|
|
|
|
|
|
by utxaa
1893 days ago
|
|
|
thank you for this. this helps. but let's say one is writing a filesystem in rust, so you're implementing most of the functions in "struct file_operations", and moreover you are passing "struct inode" , "struct page" etc ... back and forth between c and rust. with such heavy handed interaction, aren't we basically doing c in rust by necessity of the interface? by which i mean "unsafe" the way you defined it? are there examples where you see a clear win? |
|
|
My assumption would be that a file system is calling the same methods on a few different objects repeatedly. E.g. "read me some bytes from this page" or "get the id of this inode". For each of these APIs you once write a small amount of unsafe code that encodes into the type system "and this is how you can call it safely", and then you repeatedly get to make use of that code with guarantees that you aren't making any mistakes that are too terrible (logic bugs still exist obviously, which on a file system could delete or corrupt files, but you aren't going to corrupt some random kernel memory by accident). That's a pretty big win in my mind.

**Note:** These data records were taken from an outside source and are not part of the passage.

[flow/design.v]
module tm1640(
    clk,
    rst,
    data_latch,
    data_in,
    data_stop_bit,
    busy,
    tm_clk,
    tm_din,
    );
    input clk;
    input rst;
    input data_latch;
    input [7:0] data_in;
    input data_stop_bit;
    output reg busy;
    output reg tm_clk;
    output reg tm_din;
    reg [7:0] write_byte;
    reg [2:0] write_bit_count;
    reg write_stop_bit;
    reg [3:0] cur_state;
    reg [3:0] next_state;
    reg [9:0] wait_count;
    localparam [9:0] wait_time = 256;  
    localparam [3:0]
        S_IDLE      = 4'h0,
        S_WAIT      = 4'h1,
        S_WAIT1     = 4'h2,
        S_START     = 4'h3,
        S_WRITE     = 4'h4,
        S_WRITE1    = 4'h5,
        S_WRITE2    = 4'h6,
        S_WRITE3    = 4'h7,
        S_STOP      = 4'h8,
        S_STOP1     = 4'h9;
    always @(posedge clk) begin
        if (rst) begin
            tm_clk <= 1;            
            tm_din <= 1;
            cur_state <= S_IDLE;    
            next_state <= S_IDLE;
            wait_count <= 0;
            write_bit_count <= 0;
            busy <= 0;              
        end
        else begin
            if (data_latch) begin   
                cur_state <= S_START;
                write_byte <= data_in;
                write_stop_bit <= data_stop_bit;
                busy <= 1;
            end
            else begin
                case (cur_state)
                    S_IDLE: begin
                        tm_clk <= 1;
                        tm_din <= 1;
                        busy <= 0;
                    end
                    S_WAIT: begin
                        wait_count <= 0;
                        cur_state <= S_WAIT1;
                    end
                    S_WAIT1: begin
                        wait_count <= wait_count + 1;
                        if (wait_count == wait_time)
                            cur_state <= next_state;
                    end
                    S_START: begin
                        busy <= 1;
                        tm_din <= 0;  
                        cur_state <= S_WAIT;
                        next_state <= S_WRITE;
                    end
                    S_WRITE: begin
                        write_bit_count <= 0;
                        tm_clk <= 0;           
                        cur_state <= S_WAIT;
                        next_state <= S_WRITE1;
                    end
                    S_WRITE1:begin
                        busy <= 1;
                        tm_din <= write_byte[write_bit_count];  
                        cur_state <= S_WAIT;
                        next_state <= S_WRITE2;
                    end
                    S_WRITE2: begin
                        tm_clk <= 1;          
                        cur_state <= S_WAIT;
                        next_state <= S_WRITE3;
                    end
                    S_WRITE3: begin
                        tm_clk <= 0;   
                        if (write_bit_count != 7) begin
                            write_bit_count <= write_bit_count + 1;
                            cur_state <= S_WRITE1;
                        end
                        else begin
                            if(write_stop_bit) begin
                               tm_din <= 0;   
                               cur_state <= S_WAIT;
                               next_state <= S_STOP;
                            end
                            else begin
                               write_bit_count <= 0;
                               write_byte <= data_in;
                               write_stop_bit <= data_stop_bit;
                               busy <= 0;
                               cur_state <= S_WRITE1;
                            end
                        end
                    end
                    S_STOP: begin
                        tm_clk <= 1;          
                        cur_state <= S_WAIT;
                        next_state <= S_STOP1;
                    end
                    S_STOP1: begin
                        tm_din <= 1;          
                        cur_state <= S_WAIT;
                        next_state <= S_IDLE;
                    end
                    default: begin
                        cur_state <= S_IDLE;
                    end
                endcase
            end
        end
    end
endmodule
module ctl_7seg9(
  input wire clk,               
  input wire rst,               
  input wire [71:0] data_pack,  
  input wire [2:0] level,       
  input wire on,                
  output wire tm_clk,           
  output wire tm_din,           
  output wire tm_busy           
);
localparam STEPS = 12;          
reg [7:0] command1;
reg [7:0] command2;
reg [7:0] command3;
reg [7:0] instruction_step;
reg tm_latch;
reg [7:0] tm_byte;
reg tm_end;
wire [7:0] led_data [0:8];
assign led_data[0] = data_pack[7:0];
assign led_data[1] = data_pack[15:8];
assign led_data[2] = data_pack[23:16];
assign led_data[3] = data_pack[31:24];
assign led_data[4] = data_pack[39:32];
assign led_data[5] = data_pack[47:40];
assign led_data[6] = data_pack[55:48];
assign led_data[7] = data_pack[63:56];
assign led_data[8] = data_pack[71:64];
initial begin
   command1 <= 8'b01000010;  
   command2 <= 8'b11000000;  
   command3 <= 8'b10001011;  
end
tm1640 ic1(clk, rst, tm_latch, tm_byte, tm_end,
             tm_busy, tm_clk, tm_din);
always @(posedge clk) begin
  if (rst) begin
    instruction_step <= 0;
    tm_latch <= 0;
    tm_byte <= 0;
    tm_end <= 0;
  end
  else begin        
    if (tm_busy == 0 && instruction_step < (STEPS+1)) begin
      case (instruction_step)
        1: begin    
          tm_byte <= command1;
          tm_end <= 1; tm_latch <= 1;
        end
        2: begin    
          tm_byte <= command2;
          tm_end <= 0; tm_latch <= 1;
        end
        3: begin    
          tm_byte <= led_data[0];
          tm_end <= 0; tm_latch <= 1;
        end
        4: begin    
          tm_byte <= led_data[1];
          tm_end <= 0; tm_latch <= 1;
        end
        5: begin    
          tm_byte <= led_data[2];
          tm_end <= 0; tm_latch <= 1;
        end
        6: begin    
          tm_byte <= led_data[3];
          tm_end <= 0; tm_latch <= 1;
        end
        7: begin    
          tm_byte <= led_data[4];
          tm_end <= 0; tm_latch <= 1;
        end
        8: begin    
          tm_byte <= led_data[5];
          tm_end <= 0; tm_latch <= 1;
        end
        9: begin    
          tm_byte <= led_data[6];
          tm_end <= 0; tm_latch <= 1;
        end
        10: begin    
          tm_byte <= led_data[7];
          tm_end <= 0; tm_latch <= 1;
        end
        11: begin    
          tm_byte <= led_data[8];
          tm_end <= 0; tm_latch <= 1;
        end
        12: begin    
          tm_byte <= command3;
          tm_end <= 1; tm_latch <= 1;
        end
      endcase
      instruction_step <= instruction_step + 1;
    end
    else if (tm_busy == 1) begin
      tm_latch <= 0;
    end
  end
end
endmodule
module hexdigit(
  input wire [4:0] in,
  input wire dp,
  output reg [7:0] out
);
always @* begin
  out = 8'b00000000;
  case(in)
    5'h0: out = {dp, 7'b0111111};  
    5'h1: out = {dp, 7'b0000110};  
    5'h2: out = {dp, 7'b1011011};  
    5'h3: out = {dp, 7'b1001111};  
    5'h4: out = {dp, 7'b1100110};  
    5'h5: out = {dp, 7'b1101101};  
    5'h6: out = {dp, 7'b1111101};  
    5'h7: out = {dp, 7'b0000111};  
    5'h8: out = {dp, 7'b1111111};  
    5'h9: out = {dp, 7'b1101111};  
    5'ha: out = {dp, 7'b1110111};  
    5'hb: out = {dp, 7'b1111100};  
    5'hc: out = {dp, 7'b0111001};  
    5'hd: out = {dp, 7'b1011110};  
    5'he: out = {dp, 7'b1111001};  
    5'hf: out = {dp, 7'b1110001};  
    5'b10000: out = 8'b11111111;  
    5'b10001: out = 8'b01000000;  
    5'b10010: out = 8'b00001000;  
    5'b10011: out = 8'b01101101;  
    5'b10100: out = 8'b00000000;  
    default:  out = 8'b00000000;  
  endcase
end
endmodule
module pmod_7seg9_2(
   input wire clk,
   input wire rst,
   output wire tm_clk,
   output wire tm_din
);
reg tm_busy;
reg [2:0] level;
initial level = 3'd4;     
reg on;
reg local_rst;
wire [7:0] led_data [0:9];    
wire [71:0] led_data_packed;  
assign led_data_packed[7:0]   = led_data[0];
assign led_data_packed[15:8]  = led_data[1];
assign led_data_packed[23:16] = led_data[2];
assign led_data_packed[31:24] = led_data[3];
assign led_data_packed[39:32] = led_data[4];
assign led_data_packed[47:40] = led_data[5];
assign led_data_packed[55:48] = led_data[6];
assign led_data_packed[63:56] = led_data[7];
assign led_data_packed[71:64] = led_data[8];
ctl_7seg9 m1(clk, local_rst, led_data_packed, level, on, tm_clk, tm_din, tm_busy);
hexdigit d9(data[0], 0, led_data[0]);
hexdigit d2(data[1], 0, led_data[1]);
hexdigit d3(data[2], 0, led_data[2]);
hexdigit d4(data[3], 0, led_data[3]);
hexdigit d5(data[4], 0, led_data[4]);
hexdigit d6(data[5], 0, led_data[5]);
hexdigit d7(data[6], 0, led_data[6]);
hexdigit d8(data[7], 0, led_data[7]);
hexdigit d1(data[8], 0, led_data[8]);
reg [23:0] count = 24'd0;
reg clk_10hz = 1'b0;
always @(posedge clk)
begin
   count <= count + 1;
   if(count == 24'd1249999)  
   begin
      count   <= 0;
      clk_10hz <= ~clk_10hz;
      local_rst <= 1;
   end
   if(local_rst == 1) local_rst <= 0;
end
reg [3:0] digit_counter;
reg [3:0] sec_counter;
reg [3:0] tensec_counter;
reg [3:0] min_counter;
reg [3:0] tenmin_counter;
reg [3:0] hour_counter;
initial begin
  digit_counter   = 4'd0;
  sec_counter     = 4'd0;
  tensec_counter  = 4'd0;
  min_counter     = 4'd0;
  tenmin_counter  = 4'd0;
  hour_counter    = 4'd0;
end
always @(posedge clk_10hz) begin
   if(digit_counter == 9) begin
      digit_counter = 0;
      if(sec_counter == 9) begin
         sec_counter = 0;
         if(tensec_counter == 5) begin
            tensec_counter = 0;
            if(min_counter == 9) begin
               min_counter = 0;
               if(tenmin_counter == 5) begin
                  tenmin_counter = 0;
                  if(hour_counter == 9) hour_counter = 0;
                  else hour_counter = hour_counter + 1;
               end
               else tenmin_counter = tenmin_counter + 1;
            end
            else min_counter = min_counter + 1;
         end
         else tensec_counter = tensec_counter + 1;
      end
      else sec_counter = sec_counter + 1;
   end
   else digit_counter = digit_counter + 1;
end
wire [4:0] data [0:8];           
assign data[0] = hour_counter;   
assign data[1] = 5'd17;          
assign data[2] = tenmin_counter; 
assign data[3] = min_counter;    
assign data[4] = 5'd17;          
assign data[5] = tensec_counter; 
assign data[6] = sec_counter;    
assign data[7] = 5'd17;          
assign data[8] = digit_counter;  
endmodule
[flow/run.sh]
#!/bin/bash
# OpenROAD 26Q1-2900-gdf79404cd8, Yosys 0.63+post, stock flow scripts
make -C /OpenROAD-flow-scripts/flow DESIGN_CONFIG=/design/flow/config.mk WORK_HOME=/design/flow/orfs finish
[flow/config.mk]
export PLATFORM = sky130hd
export DESIGN_NAME = pmod_7seg9_2
export DESIGN_NICKNAME = pmod_7seg9_2
export VERILOG_FILES = /design/flow/design.v
export SDC_FILE = /design/flow/constraint.sdc
export NUM_CORES = 4
export LEC_CHECK = 1
export CORE_UTILIZATION = 40
[flow/constraint.sdc]
current_design pmod_7seg9_2

set clk_period 3.2
set clk_io_pct 0.2

create_clock -name clk0 -period $clk_period [get_ports {clk}]

set non_clock_inputs [all_inputs -no_clocks]
set_input_delay [expr $clk_period * $clk_io_pct] -clock clk0 $non_clock_inputs
set_output_delay [expr $clk_period * $clk_io_pct] -clock clk0 [all_outputs]
==> impl_metrics.tcl <==
# place-and-route summary
set metrics [dict create \
    status "completed" \
    yosysCellCount 803 \
    grtUsageTotal_pct 16.7 \
    hold_viol_final 0 \
    clk_pin_slew_ns 0.05 \
    reg2regPathDepth 6 \
    vias 5405 \
    cp_data_required_time_ns 3.41 \
    combPwrFrac_pct 0 \
    holdCritPathClass "flip-flop to flip-flop" \
    post_drt_wl_per_cell_um 13.6 \
    synth-edff-count 30 \
    power_switching_share_pct 20.1 \
    peakVddDrop_uv 255 \
    antenna_left 0 \
    unclocked_pins 24 \
    synth_top_flop_cell "dfxtp_1" \
    clk_latency_ns 0.32 \
    seqPwrFrac_pct 52.0 \
    synth.distinct_cells 78 \
    gp_routability_congestion 0.946 \
    r2r-end "m1.tm_byte[4]$_SDFFE_PP0P_" \
    start_kind "flip-flop" \
    tightestPinTransition_ns 0.795 \
    ios 4 \
    yosysTopAreaCell "dfxtp_1" \
    drc 0 \
    chipArea_um2 17000 \
    min_from "m1.tm_byte[6]$_SDFFE_PP0P_" \
    report.final.slew_viol_count 0 \
    power_w 0.00188 \
    drive_gt1_share_pct 4.80 \
    synth_cells 803 \
    hpwl_um 9770 \
    io_buffers 2 \
    vias_per_cell 5.48 \
    first_pass_iters 6 \
    synth-area-yosys_um2 6610 \
    critPathArrivalTime_ns 2.52 \
    tritoncts "yes" \
    grt_pass1_wl_um 22700 \
    synthTopCellsByCount "nor2_1, dfxtp_1, nand2_1" \
    hold_buffers 0 \
    fmax_mhz 432 \
    untimed_endpoints 44 \
    num_antenna_cells 0 \
    whs_path_depth 0 \
    min_to "m1.ic1.write_byte[6]$_DFFE_PP_" \
    grt_start_max_net_pins 26 \
    timing.final.crit_share_pct 72.3 \
    post-route-min-period_ns 2.31 \
    cp_max_fo 13 \
    fillers 1538 \
    die_height_um 131 \
    pwr-share-clk_pct 48.0 \
    warnings 55 \
    powerDensity_nw_per_um2 269 \
    p_int_w 0.00150 \
    grt_overflow 0 \
    die_w_um 131 \
    postCtsSetupBuffers 0 \
    fin_setup_tns_ns 0 \
    row_count 46 \
    antenna_found_initial 0 \
    setup_viol 0 \
    cts_inserted_buffers 9 \
    cts_max_level 3 \
    synth_async_sr_flop_share_pct 0 \
    synth_seq_share_pct 35.1 \
    area_leaders "dfxtp_1, edfxtp_1, ha_1, nor2_1, a21oi_1" \
    synth_top_area_share_pct 21.5 \
    rrSetupSlack_ns 0.89 \
    slew_headroom_pct 47.0 \
    ctsResizeCount 0 \
    fp.coreArea_um2 16000 \
    clock_skew_ns 0.00690 \
    ys.flops 101 \
    first_iter_violations 388 \
    p_leak_nw 2.36 \
    maxCapViolations 0 \
    yosysWarnings 4 \
    cts_root_buf "clkbuf_16" \
    crit_path_end_kind "flip-flop" \
    grt_pass1_vias 4743 \
    power.switching_w 0.000377 \
    synth.avg_cell_area_um2 8.23 \
    area_delta_synth_final_pct 5.43 \
    netlist_area_um2 6610 \
    rsz0062_at_grt "false" \
    reg2reg_from "m1.instruction_step[0]$_SDFFE_PP0P_" \
    routed_wl_um 13500 \
    fp_util_pct 41.3 \
    most_common_cell "nor2_1" \
    critPathKind "flip-flop to flip-flop" \
    clockBufferDepth 2 \
]
## logic make-up (layout without fill, tap and decap cells)
kind of cell,Yosys count,count (layout),share of synthesized area [%]
buffers and inverters,88,56,5.34
AOI/OAI and AO/OA,184,184,18.5
xor gates and xnor gates,39,39,5.17
muxes,13,13,2.39
adders and majority gates,40,40,7.57
DFF,101,101,35.1
and+or+nand+nor,338,338,25.8
## how the worst max path moves through the flow
stage                                               start                    endpoint  slack, ns  cells after the start
final                 m1.instruction_step[0]$_SDFFE_PP0P_  m1.tm_byte[4]$_SDFFE_PP0P_       0.89                      6
after global routing  m1.instruction_step[0]$_SDFFE_PP0P_  m1.tm_byte[4]$_SDFFE_PP0P_       0.70                      7
after CTS             m1.instruction_step[0]$_SDFFE_PP0P_  m1.tm_byte[4]$_SDFFE_PP0P_       0.90                      6
## cell type report
type | count | area (um^2) | share of cell area [%]
Clock buffer | 10 | 229 | 3.29
Multi-Input combinational cell | 614 | 3930 | 56.4
Sequential cell | 101 | 2320 | 33.3
Timing Repair Buffer | 5 | 42.5 | 0.611
Tap cell | 216 | 270 | 3.88
Inverter | 35 | 131 | 1.89
Clock inverter | 6 | 38.8 | 0.557
## critical path, stage by stage, from the launching register on
cell,delay [ns]
dfxtp_1,0.35
ha_1,0.38
or2_2,0.36
o2111ai_2,0.44
nor2_1,0.20
and3_1,0.21
a221o_1,0.26
## cells in the final DEF, fill, tap and decap left out, types with 4 or more instances in the layout
master       n
nand2b_1    15
o22ai_1      7
nand4_1     11
o21a_1       5
nand4b_1     4
nand3_1     34
a311oi_1     4
o21ai_0     43
clkbuf_16    9
nor4_1      14
a211oi_1    13
nand2_1     61
a31oi_1      8
o21bai_1     5
ha_1        40
nor4b_1      5
or4_1        5
xor2_1      20
o31ai_1      5
edfxtp_1    30
xnor2_1     19
mux2i_1      9
and2_1       5
a21oi_1     46
dfxtp_1     71
nand3b_1     6
o31a_1       4
inv_1       35
and3_1       9
nor2_1     105
nor3_1      27
nor2b_1     20
## flip-flops by register name (all words and copies together), names as in the netlist, 3 cells and up
| name | cells |
|---|---|
| m1.ic1.cur_state | 4 |
| count | 24 |
| m1.ic1.next_state | 4 |
| m1.ic1.write_byte | 8 |
| m1.ic1.wait_count | 10 |
| digit_counter | 4 |
| tensec_counter | 4 |
| hour_counter | 4 |
| m1.ic1.write_bit_count | 3 |
| m1.tm_byte | 8 |
| sec_counter | 4 |
| min_counter | 4 |
| m1.instruction_step | 8 |
| tenmin_counter | 4 |
## per-layer routing
metal  up-vias  GRT usage, %  wire (um)
met5         -             0          0
met4         0          1.49        107
met3        12          3.73        682
met2       125          24.1       5750
met1      2463          27.1       6910
li1       2805             -          -
## through the flow
step                setup WS, ns  cells  utilization (%)  instance area [um^2]  hold slack, ns
floorplan                   1.22    803                -                  6610           0.408
global placement           0.943    971             41.9                  6700           0.426
detailed placement         0.906    971             41.9                  6700           0.427
CTS                        0.897    987             43.5                  6970           0.437
global route               0.705    987             43.5                  6970           0.447
finish                     0.888    987             43.5                  6970           0.436
## power by group through the flow
stage                 Combinational [W]  Clock, W  Sequential [W]
final                     0.00000000132  0.000900        0.000976
after global routing      0.00000000132  0.000969        0.000975
after CTS                 0.00000000132  0.000928        0.000976
Power and IR drop assume default switching activity.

Meanwhile file systems probably include a lot of non-ffi things I think rust is substantially better for too. Like handling of a ton of different error's (oh no, the disk failed to give me bytes. Oh no, these bytes make no sense. etc) in the codes "happy"(ish) path. And like parsing data structures out of bytes (correctly). Tracking exclusive access to various resources. Implementing compression algorithms. Etc.
The case where you would see the sort of issue you're discussing is where all the code is doing basically unique ffi calls, so you don't get any reuse out of safe abstractions. I don't know of any great examples of this, maybe things like boot sequence code where you're running a lot of unique things exactly once to initialize the hardware?